The tales of one Kiwi returning to Mother Britain and exploring the Big Wide World... without being eaten by a shark.

Sunday, July 31, 2005

Tricksy Plotkinses

I've been interested in what they call interactive fiction for as long as I can remember. Many of the books I read in my youth were non-linear: Choose-Your-Own-Adventure books, Fighting Fantasy, as well as the lesser-known Lone Wolf and Time Machine series. However, it was on my Commodore 64 microcomputer that I discovered the joys of the text-based adventure game.

It seems that the youthful past-time of reading has given way to clicking on pretty 3D pictures with celebrity voice-overs, and interactive fiction has long since ceased to be commercially viable. Thankfully, there are still talented people who work their magic without financial incentive. People who still create wonderful artworks for us to explore -- people like Andrew Plotkin and Andrew Cadre.

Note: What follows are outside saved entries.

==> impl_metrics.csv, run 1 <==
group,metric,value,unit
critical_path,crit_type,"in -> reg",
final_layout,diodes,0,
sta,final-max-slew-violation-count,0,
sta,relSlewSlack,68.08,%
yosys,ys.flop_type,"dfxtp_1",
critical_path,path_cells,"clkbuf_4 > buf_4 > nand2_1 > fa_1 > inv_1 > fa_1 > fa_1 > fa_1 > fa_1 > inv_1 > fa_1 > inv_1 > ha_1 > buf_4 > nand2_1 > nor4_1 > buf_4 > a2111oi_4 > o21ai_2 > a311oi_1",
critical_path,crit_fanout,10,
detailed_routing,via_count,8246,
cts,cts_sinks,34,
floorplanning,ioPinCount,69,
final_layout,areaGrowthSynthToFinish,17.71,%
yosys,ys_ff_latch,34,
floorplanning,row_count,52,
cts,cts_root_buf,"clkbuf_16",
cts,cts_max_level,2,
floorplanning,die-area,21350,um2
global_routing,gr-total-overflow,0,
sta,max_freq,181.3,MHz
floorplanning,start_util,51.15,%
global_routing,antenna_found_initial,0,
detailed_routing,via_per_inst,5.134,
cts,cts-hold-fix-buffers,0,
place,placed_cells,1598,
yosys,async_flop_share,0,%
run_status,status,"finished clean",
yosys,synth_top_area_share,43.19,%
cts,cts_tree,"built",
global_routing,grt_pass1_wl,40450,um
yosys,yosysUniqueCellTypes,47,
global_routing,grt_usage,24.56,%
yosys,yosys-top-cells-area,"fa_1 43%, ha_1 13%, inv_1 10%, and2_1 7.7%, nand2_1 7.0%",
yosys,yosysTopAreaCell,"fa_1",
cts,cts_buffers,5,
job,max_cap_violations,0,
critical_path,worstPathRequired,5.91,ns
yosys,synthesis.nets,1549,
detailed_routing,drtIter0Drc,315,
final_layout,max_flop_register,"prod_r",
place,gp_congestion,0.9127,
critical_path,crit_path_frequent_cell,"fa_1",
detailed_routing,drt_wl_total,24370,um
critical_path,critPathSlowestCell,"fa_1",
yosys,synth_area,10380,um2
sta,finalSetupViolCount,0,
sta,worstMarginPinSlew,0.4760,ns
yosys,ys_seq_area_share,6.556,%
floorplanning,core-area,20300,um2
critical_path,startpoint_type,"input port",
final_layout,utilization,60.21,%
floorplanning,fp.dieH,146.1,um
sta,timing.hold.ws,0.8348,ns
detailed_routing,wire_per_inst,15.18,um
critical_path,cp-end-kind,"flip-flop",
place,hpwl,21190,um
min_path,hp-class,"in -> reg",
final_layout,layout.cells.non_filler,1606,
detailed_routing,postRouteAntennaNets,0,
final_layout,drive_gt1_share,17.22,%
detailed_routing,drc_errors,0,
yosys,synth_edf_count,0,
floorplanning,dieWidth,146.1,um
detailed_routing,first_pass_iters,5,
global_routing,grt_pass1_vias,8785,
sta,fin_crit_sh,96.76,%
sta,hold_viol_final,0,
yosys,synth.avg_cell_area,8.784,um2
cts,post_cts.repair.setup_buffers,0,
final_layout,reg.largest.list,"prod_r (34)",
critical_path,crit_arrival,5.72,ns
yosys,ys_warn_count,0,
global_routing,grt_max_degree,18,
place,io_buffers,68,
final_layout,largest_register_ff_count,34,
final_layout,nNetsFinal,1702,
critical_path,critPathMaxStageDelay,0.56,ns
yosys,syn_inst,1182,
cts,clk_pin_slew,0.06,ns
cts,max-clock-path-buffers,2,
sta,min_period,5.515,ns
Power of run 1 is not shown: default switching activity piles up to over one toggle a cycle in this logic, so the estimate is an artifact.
<file path="config.mk">
export PLATFORM = sky130hd
export DESIGN_NAME = ultrasonic_range_controller_unit_flat
export DESIGN_NICKNAME = d
export VERILOG_FILES = /design/src/rtl/core/urc_pkg.sv /design/src/rtl/core/urc_if.sv /design/src/rtl/core/urc_cfg.sv /design/src/rtl/core/urc_tick.sv /design/src/rtl/core/urc_reply.sv /design/src/rtl/core/ultrasonic_range_controller_unit.sv /design/src/flat_wrapper.sv
export SDC_FILE = /design/constraint.sdc
export NUM_CORES = 1
export LEC_CHECK = 0
export ABC_AREA = 1
export BUFFER_PORTS_ARGS = -buffer_cell sky130_fd_sc_hd__buf_2
export CAP_MARGIN = 10
export CORE_AREA = 8 8 138 140
export CTS_BUF_LIST = sky130_fd_sc_hd__clkbuf_8 sky130_fd_sc_hd__clkbuf_16
export DETAILED_ROUTE_END_ITERATION = 8
export DIE_AREA = 0 0 146 148
export PLACE_DENSITY = 0.56
export SKIP_CTS_REPAIR_TIMING = 1
export SYNTH_ARGS = -nofsm -noshare
export SYNTH_HDL_FRONTEND = slang
export SYNTH_HIERARCHICAL = 1
export SYNTH_SLANG_ARGS = --single-unit
</file>
<file path="constraint.sdc">
create_clock -name clk_i -period 3.4 [get_ports clk_i]
set_input_delay 0.34 -clock clk_i [delete_from_list [all_inputs] [get_ports clk_i]]
set_output_delay 0.34 -clock clk_i [all_outputs]
set_load 0.1 [all_outputs]
</file>
<file path="src/rtl/core/urc_pkg.sv">
// ----------------------------------------------------------------------------
// urc_pkg: shared types and constants for the ultrasonic range controller
// Payload structs, configuration register map and protocol byte codes.
// ----------------------------------------------------------------------------
`default_nettype none

package urc_pkg;

  // Echo counter width (8..16) and the reported count width.
  localparam int unsigned CountBits = 16;
  localparam int unsigned CountOutW = 16;

  // APB register map, index = paddr[2].
  localparam int unsigned AddrW    = 3;
  localparam logic        RegMaxCount    = 1'b0;
  localparam logic        RegTriggerTicks = 1'b1;

  localparam logic [15:0] MaxCountReset     = 16'd1520;
  localparam logic [7:0]  TriggerTicksReset = 8'd1;

  // Command protocol bytes.
  localparam logic [7:0] HdrByte  = 8'hFF;
  localparam logic [7:0] CmdStart = 8'h05;

  typedef logic [CountOutW-1:0] cnt_t;

  typedef struct packed {
    logic       byte_valid;
    logic [7:0] rx_byte;
    logic       echo;
  } in_item_t;

  typedef struct packed {
    logic       trigger;
    logic       tx_valid;
    logic [7:0] tx_byte;
    logic       last;
  } out_item_t;

  typedef struct packed {
    logic [15:0] max_count;
    logic [7:0]  trigger_ticks;
  } cfg_t;

  // Per-tick outcome handed from the tick logic to the reply sequencer.
  typedef struct packed {
    logic trig;
    logic send;
    cnt_t count;
  } tick_res_t;

endpackage

`default_nettype wire

</file>
<file path="src/rtl/core/urc_if.sv">
// ----------------------------------------------------------------------------
// urc_if: valid/ready stream interfaces of the range controller
// One interface for the tick items, one for the reply items.
// ----------------------------------------------------------------------------
`default_nettype none

interface urc_in_if;
  logic               valid;
  logic               ready;
  urc_pkg::in_item_t  data;

  modport source (output valid, output data, input ready);
  modport sink   (input valid, input data, output ready);
endinterface

interface urc_out_if;
  logic               valid;
  logic               ready;
  urc_pkg::out_item_t data;

  modport source (output valid, output data, input ready);
  modport sink   (input valid, input data, output ready);
endinterface

`default_nettype wire

</file>
<file path="src/rtl/core/urc_cfg.sv">
// ----------------------------------------------------------------------------
// urc_cfg: APB configuration registers
// Holds max_count and trigger_ticks; zero-wait writes and reads.
// ----------------------------------------------------------------------------
`default_nettype none

module urc_cfg (
  input  logic                      clk_i,
  input  logic                      rst_ni,
  input  logic                      psel,
  input  logic                      penable,
  input  logic                      pwrite,
  input  logic [urc_pkg::AddrW-1:0] paddr,
  input  logic [31:0]               pwdata,
  output logic [31:0]               prdata,
  output logic                      pready,
  output urc_pkg::cfg_t             cfg_o
);

  logic        wr_en;
  logic        idx;
  logic [15:0] max_count_q;
  logic [15:0] max_count_d;
  logic [7:0]  trig_ticks_q;
  logic [7:0]  trig_ticks_d;

  assign pready = 1'b1;
  assign wr_en  = psel && penable && pwrite;
  assign idx    = paddr[2];

  always_comb begin
    max_count_d  = max_count_q;
    trig_ticks_d = trig_ticks_q;
    if (wr_en) begin
      case (idx)
        urc_pkg::RegMaxCount:     max_count_d  = pwdata[15:0];
        urc_pkg::RegTriggerTicks: trig_ticks_d = pwdata[7:0];
        default: ;
      endcase
    end
  end

  always_ff @(posedge clk_i or negedge rst_ni) begin
    if (!rst_ni) begin
      max_count_q  <= urc_pkg::MaxCountReset;
      trig_ticks_q <= urc_pkg::TriggerTicksReset;
    end else begin
      max_count_q  <= max_count_d;
      trig_ticks_q <= trig_ticks_d;
    end
  end

  always_comb begin
    case (idx)
      urc_pkg::RegMaxCount:     prdata = {16'd0, max_count_q};
      urc_pkg::RegTriggerTicks: prdata = {24'd0, trig_ticks_q};
      default:                  prdata = 32'd0;
    endcase
  end

  assign cfg_o = '{max_count: max_count_q, trigger_ticks: trig_ticks_q};

endmodule

`default_nettype wire

</file>
<file path="src/rtl/core/urc_tick.sv">
// ----------------------------------------------------------------------------
// urc_tick: per-tick state update
// Echo timing, trigger pulse and command parser, advanced once per transfer.
// ----------------------------------------------------------------------------
`default_nettype none

module urc_tick #(
  parameter int unsigned COUNT_BITS = urc_pkg::CountBits
) (
  input  logic                clk_i,
  input  logic                rst_ni,
  input  logic                fire_i,
  input  urc_pkg::in_item_t   item_i,
  input  urc_pkg::cfg_t       cfg_i,
  output urc_pkg::tick_res_t  res_o
);

  localparam logic [COUNT_BITS-1:0] CountMax = {COUNT_BITS{1'b1}};

  logic                  prev_hdr_q, prev_hdr_d;
  logic                  hdr_seen_q, hdr_seen_d;
  logic                  start_req_q, start_req_d;
  logic [7:0]            trig_left_q, trig_left_d;
  logic                  armed_q, armed_d;
  logic                  measuring_q, measuring_d;
  logic [COUNT_BITS-1:0] ticks_q, ticks_d;
  logic [COUNT_BITS-1:0] ticks_inc;
  logic [7:0]            trig_left_tmp;

  always_comb begin
    prev_hdr_d    = prev_hdr_q;
    hdr_seen_d    = hdr_seen_q;
    start_req_d   = start_req_q;
    armed_d       = armed_q;
    measuring_d   = measuring_q;
    ticks_d       = ticks_q;
    res_o         = '0;
    ticks_inc     = (ticks_q == CountMax) ? ticks_q : ticks_q + 1'b1;
    trig_left_tmp = trig_left_q;
    trig_left_d   = trig_left_q;

    // echo phase
    if (measuring_q) begin
      ticks_d = ticks_inc;
      if (!item_i.echo) begin
        measuring_d = 1'b0;
        ticks_d     = '0;
        if (urc_pkg::cnt_t'(ticks_inc) <= cfg_i.max_count) begin
          res_o.send  = 1'b1;
          res_o.count = urc_pkg::cnt_t'(ticks_inc);
        end
      end
    end else if (armed_q && item_i.echo) begin
      armed_d     = 1'b0;
      measuring_d = 1'b1;
      ticks_d     = '0;
    end

    // trigger phase
    if (trig_left_q == 8'd0 && start_req_q) begin
      trig_left_tmp = (cfg_i.trigger_ticks == 8'd0) ? 8'd1 : cfg_i.trigger_ticks;
      start_req_d   = 1'b0;
    end
    trig_left_d = trig_left_tmp;
    if (trig_left_tmp != 8'd0) begin
      res_o.trig  = 1'b1;
      trig_left_d = trig_left_tmp - 8'd1;
      if (trig_left_tmp == 8'd1) begin
        armed_d = 1'b1;
      end
    end

    // command parser
    if (item_i.byte_valid) begin
      if (hdr_seen_q) begin
        if (item_i.rx_byte == urc_pkg::CmdStart) begin
          start_req_d = 1'b1;
        end
        hdr_seen_d = 1'b0;
        prev_hdr_d = 1'b0;
      end else if (item_i.rx_byte == urc_pkg::HdrByte && prev_hdr_q) begin
        hdr_seen_d = 1'b1;
        prev_hdr_d = 1'b0;
      end else begin
        prev_hdr_d = (item_i.rx_byte == urc_pkg::HdrByte);
      end
    end
  end

  always_ff @(posedge clk_i or negedge rst_ni) begin
    if (!rst_ni) begin
      prev_hdr_q  <= 1'b0;
      hdr_seen_q  <= 1'b0;
      start_req_q <= 1'b0;
      trig_left_q <= 8'd0;
      armed_q     <= 1'b0;
      measuring_q <= 1'b0;
      ticks_q     <= '0;
    end else if (fire_i) begin
      prev_hdr_q  <= prev_hdr_d;
      hdr_seen_q  <= hdr_seen_d;
      start_req_q <= start_req_d;
      trig_left_q <= trig_left_d;
      armed_q     <= armed_d;
      measuring_q <= measuring_d;
      ticks_q     <= ticks_d;
    end
  end

endmodule

`default_nettype wire

</file>
<file path="src/rtl/core/urc_reply.sv">
// ----------------------------------------------------------------------------
// urc_reply: result register and reply sequencer
// Emits one plain item per tick, or the four-byte reply frame.
// ----------------------------------------------------------------------------
`default_nettype none

module urc_reply (
  input  logic               clk_i,
  input  logic               rst_ni,
  input  logic               load_i,
  input  urc_pkg::tick_res_t res_i,
  output logic               free_o,
  urc_out_if.source          out
);

  logic               busy_q, busy_d;
  logic [1:0]         beat_q, beat_d;
  urc_pkg::tick_res_t res_q;
  logic               out_fire;
  logic               last_beat;

  assign last_beat = !res_q.send || (beat_q == 2'd3);
  assign out_fire  = out.valid && out.ready;
  assign free_o    = !busy_q || (out_fire && last_beat);

  assign out.valid         = busy_q;
  assign out.data.trigger  = res_q.trig;
  assign out.data.tx_valid = res_q.send;
  assign out.data.last     = last_beat;

  always_comb begin
    out.data.tx_byte = 8'd0;
    if (res_q.send) begin
      case (beat_q)
        2'd0, 2'd1: out.data.tx_byte = urc_pkg::HdrByte;
        2'd2:       out.data.tx_byte = res_q.count[15:8];
        default:    out.data.tx_byte = res_q.count[7:0];
      endcase
    end
  end

  always_comb begin
    busy_d = busy_q;
    beat_d = beat_q;
    if (load_i) begin
      busy_d = 1'b1;
      beat_d = 2'd0;
    end else if (out_fire) begin
      if (last_beat) begin
        busy_d = 1'b0;
      end else begin
        beat_d = beat_q + 2'd1;
      end
    end
  end

  always_ff @(posedge clk_i or negedge rst_ni) begin
    if (!rst_ni) begin
      busy_q <= 1'b0;
      beat_q <= 2'd0;
    end else begin
      busy_q <= busy_d;
      beat_q <= beat_d;
    end
  end

  always_ff @(posedge clk_i) begin
    if (load_i) begin
      res_q <= res_i;
    end
  end

endmodule

`default_nettype wire

</file>
<file path="src/rtl/core/ultrasonic_range_controller_unit.sv">
// ----------------------------------------------------------------------------
// ultrasonic_range_controller_unit: ultrasonic echo-pulse ranging controller
// Parses FF FF 05 start commands, pulses the trigger, times the echo and
// returns the frame FF FF high low for in-range echoes.
// ----------------------------------------------------------------------------
//
//  port      direction  beat                         results per transfer
//  --------  ---------  ---------------------------  --------------------
//  in_i      sink       byte_valid, rx_byte, echo    -
//  out_o     source     trigger, tx_valid, tx_byte,  1, or 4 with a frame
//                       last
//  apb       slave      max_count, trigger_ticks     -
//
//  An input transfer updates the tick state in the same edge and loads the
//  result register; its first result appears on out_o the next cycle.
//  A tick that sends a frame occupies out_o for four beats, so the next input
//  is taken with the transfer of the frame's last beat.
//  in_i.ready stays high while the result register is empty or its last
//  beat transfers, so a stalled out_o holds input back after one tick.
//  rst_ni clears all control state asynchronously; registers load defaults.
// ----------------------------------------------------------------------------
`default_nettype none

module ultrasonic_range_controller_unit #(
  parameter int unsigned COUNT_BITS = urc_pkg::CountBits
) (
  input  logic                      clk_i,
  input  logic                      rst_ni,
  urc_in_if.sink                    in_i,
  urc_out_if.source                 out_o,
  input  logic                      psel,
  input  logic                      penable,
  input  logic                      pwrite,
  input  logic [urc_pkg::AddrW-1:0] paddr,
  input  logic [31:0]               pwdata,
  output logic [31:0]               prdata,
  output logic                      pready
);

  urc_pkg::cfg_t      cfg;
  urc_pkg::tick_res_t tick_res;
  logic               reply_free;
  logic               in_fire;

  // Take a new tick whenever the result register can be reloaded.
  assign in_i.ready = reply_free;
  assign in_fire    = in_i.valid && reply_free;

  urc_cfg u_cfg (
    .clk_i   (clk_i),
    .rst_ni  (rst_ni),
    .psel    (psel),
    .penable (penable),
    .pwrite  (pwrite),
    .paddr   (paddr),
    .pwdata  (pwdata),
    .prdata  (prdata),
    .pready  (pready),
    .cfg_o   (cfg)
  );

  // Echo, trigger and parser state; advance only on an input transfer.
  urc_tick #(
    .COUNT_BITS (COUNT_BITS)
  ) u_tick (
    .clk_i  (clk_i),
    .rst_ni (rst_ni),
    .fire_i (in_fire),
    .item_i (in_i.data),
    .cfg_i  (cfg),
    .res_o  (tick_res)
  );

  // Hold the tick outcome and drain it as one or four output beats.
  urc_reply u_reply (
    .clk_i  (clk_i),
    .rst_ni (rst_ni),
    .load_i (in_fire),
    .res_i  (tick_res),
    .free_o (reply_free),
    .out    (out_o)
  );

endmodule

`default_nettype wire

</file>
<file path="src/flat_wrapper.sv">
// flat-port wrapper written by rule: the top's interface ports become plain ports
module ultrasonic_range_controller_unit_flat 
#(
  parameter int unsigned COUNT_BITS = urc_pkg::CountBits
)
  (clk_i, rst_ni, psel, penable, pwrite, paddr, pwdata, prdata, pready, in_i_valid, in_i_data, in_i_ready, out_o_valid, out_o_data, out_o_ready);
  urc_in_if in_i_i ();
  urc_out_if out_o_i ();
  input  logic clk_i;
  input  logic rst_ni;
  input  logic psel;
  input  logic penable;
  input  logic pwrite;
  input  logic [urc_pkg::AddrW-1:0] paddr;
  input  logic [31:0] pwdata;
  output logic [31:0] prdata;
  output logic pready;
  input wire logic [$bits(in_i_i.valid)-1:0] in_i_valid;
  input wire logic [$bits(in_i_i.data)-1:0] in_i_data;
  output wire logic [$bits(in_i_i.ready)-1:0] in_i_ready;
  output wire logic [$bits(out_o_i.valid)-1:0] out_o_valid;
  output wire logic [$bits(out_o_i.data)-1:0] out_o_data;
  input wire logic [$bits(out_o_i.ready)-1:0] out_o_ready;
  assign in_i_i.valid = in_i_valid;
  assign in_i_i.data = in_i_data;
  assign in_i_ready = in_i_i.ready;
  assign out_o_valid = out_o_i.valid;
  assign out_o_data = out_o_i.data;
  assign out_o_i.ready = out_o_ready;
  ultrasonic_range_controller_unit #(.COUNT_BITS(COUNT_BITS)) u_core (.clk_i(clk_i), .rst_ni(rst_ni), .in_i(in_i_i), .out_o(out_o_i), .psel(psel), .penable(penable), .pwrite(pwrite), .paddr(paddr), .pwdata(pwdata), .prdata(prdata), .pready(pready));
endmodule
</file>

I've been using Baf's Guide to the Interactive Fiction Archive to trawl through the fantastic repository of these games, the IF Archive. If the thought of just reading and typing for over an hour doesn't scare you, then you might have some fun looking through the Guide yourself.

Recently, I've played Photopia, Narcolepsy, and Shrapnel by Adam Cadre, as well as Dreamhold and Spider and Web by Andrew Plotkin.

Apparently Andrew Plotkin's game Hunter, in Darkness is a dark adaptation of the old BASIC game, Hunt the Wumpus. I must take a look at that one.